Stress and the Sestina

I’m not going to ask you to imagine you live a crazy life. I’m going to assume you do.

I’m going to assume one or all of the following things: that you work long hours, pay high taxes, argue with your lover, can’t work out, overeat, forget to eat, chase your kids, get stuck in elevators, run out of money, miss deadlines, drop phone calls, cry at job interviews, have a messy car trunk, have a cold that’s turned into the flu that’s turned into bronchitis that’s turned into an unexpected hospital visit, that you didn’t get promoted, that your vacation got rained out, that you saw your ex, nothing fits, and you’re a very horrible writer with no time to read anymore and only watches reality shows to see other people lose. I bet that at least three of these things describe how you feel about yourself and if it makes you feel any better, I feel that way about you, too. I know you live this crazy life.

And guess what? You’re okay.

You’re still awesome. And I’m going to help you see your way through all this stress, and back to your superior awesome self. You can’t run, you can’t hide, but you can find the peace in the place where you stand/run/walk/panic/scream/shut-down/laugh. It’s all about framing and form.

It’s all about the safety of the Sestina.
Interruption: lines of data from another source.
## breakout
module breakout(
    input logic clk,
    input logic right,
    input logic left,
    input logic reset,
    output logic [2:0] red,
    output logic [2:0] green,
    output logic [2:0] blue,
    output logic hsync,
    output logic vsync
    );
Size in the first run: roughly 1700 cells after synthesis, about 160 flip-flops.
clock: 3.9 ns
lec_check: 0
abc_area: 1
cap_margin: 0
core_margin: 2
core_utilization: 72
cts_cluster_diameter: 350
min_routing_layer: met1
place_density_lb_addon: 0.07
slew_margin: 20
tns_end_percent: 100
run.sh (not shown) runs the stock make flow with config.mk's settings and CLKGATE_MAP_FILE=.
The baseline reached the layout checks and failed them: setup timing.
Edit:
CAP_MARGIN = 20   (was 0)
CORE_UTILIZATION = 67   (was 72)
CTS_CLUSTER_DIAMETER = not set   (was 350)
MIN_ROUTING_LAYER = not set   (was met1)
PLACE_DENSITY_LB_ADDON = not set   (was 0.07)
TNS_END_PERCENT = not set   (was 100)
clock period = 5.17 ns   (was 3.9 ns; I/O delays follow)
Outcome: This time the run completed without violations. Final cell count shrinks by 2.1%. Register-to-register slack improved by 1000 ps. Hold slack hardly moves. Clock power decreases by 26%. Clock skew hardly moves. Via count goes down by 6.6%. Power shrinks by 28%. Design area falls by 6.4%.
Some poets and poetry lovers know about the sestina and some don’t. Sestina is kind of a big-shot recluse in the poetry world. Imagine a sestina as a hipster’s favorite new band – most poets won’t read or write or know them, and a few will acknowledge them, and some will go so far as to basically tell you, “You’ve probably never heard of it, but Sestinas are where it’s at, but y’know, it’s kind of my thing. I’m going to a Sestina Festival this Fall but don’t try and get a ticket, ‘cause it’s already sold out.”

So, I’m going to break it down for all of us: why sestinas can bring a sense of order into our unruly lives, why they are an indulgent escape when the world is just too much with us, and most importantly, why the sestina should be defended at all costs.
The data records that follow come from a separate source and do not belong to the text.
## vga
module vga(clk, rst, reset, btnL, btnR, btnD, vga_h_sync, vga_v_sync, vga_R, vga_G, vga_B);
Size in the first run: ~16 I/O pins.
Settings: LEC_CHECK=0, ABC_AREA=0, CAP_MARGIN=20, CELL_PAD_IN_SITES_GLOBAL_PLACEMENT=1, CORE_ASPECT_RATIO=1.37, CORE_MARGIN=2, CORE_UTILIZATION=29, CTS_CLUSTER_DIAMETER=297, CTS_CLUSTER_SIZE=17, GPL_ROUTABILITY_DRIVEN=1, GPL_TIMING_DRIVEN=0, MAX_ROUTING_LAYER=met4, MIN_ROUTING_LAYER=met1, SETUP_SLACK_MARGIN=3.26, SLEW_MARGIN=5, TNS_END_PERCENT=20; clock period 12.4 ns.
run.sh (not shown) runs the stock make flow with config.mk's settings and CLKGATE_MAP_FILE=.
The starting point produced a clean layout.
The sestina is a 39 line poem, consisting of 6 stanzas that are 6 lines each. If you’re good at math, you realize that only adds up to 36. Then the sestina need 3 more lines at the end of the poem which will be in the form of an envoi. Envoi always sounds like an amazing all girl R-and-B group, but really it’s a short stanza that addresses the poem before it, or can be addressed specifically to a person, real or imagined. So, just so we’re following each other, so far a sestina looks like this in number terms:

6 (stanzas) x 6 (lines) + 3 (lines-envoi!) = 39 lines

Why do I lay it out like this? BECAUSE YOUR LIFE IS COMPLICATED ENOUGH! The sestina form is straightforward. You can play with the words, but the sestina is a fixed verse form – don’t let that intimidate you, it’s just a template- and you my friend, don’t need an more complication in your everyday schedule. Let the template work for you.

And then the next part of the equation comes – what do you with these 39 lines? Well, this is where you get a little mind exercise – and because it requires some focus and attention, that means you can’t concentrate on anything else – like laundry, bus fare, and your dreams of delight and despair.

The words that end each line of the first stanza are used as line endings in each of the following stanzas, rotated in a set pattern. They are usually iambs, but do not have to rhyme internally or externally. Sound crazy making? Maybe. But it can also be fun and relaxing.

The repetition that is found throughout sestinas helps me work out what I can’t let go of – my anxieties, my fears, a story that’s stuck in my brain, the upcoming Presidential election. It’s a way for me to take an idea or event that may play itself out in the middle of the night as a fever dream and pitch it into a form, give it a place to live, and if I’m lucky, find a reader who knows exactly what I’m bitching, moaning, groaning, giggling about and obsessing over day in and day out. Stephen Fry, in his book, THE ODE LESS TRAVELED, writes that the sestina is a place for “repetition and recycling of elusive patterns that cannot be quite held in the mind all at once.”

If you could take just one thing that stressed you out and give it a home that you could always visit but never had to stay longer than you wanted, wouldn’t you at least try it? (That’s what I’m hoping!) And if you don’t trust me, at least trust Stephen Fry. He’s much cooler than me.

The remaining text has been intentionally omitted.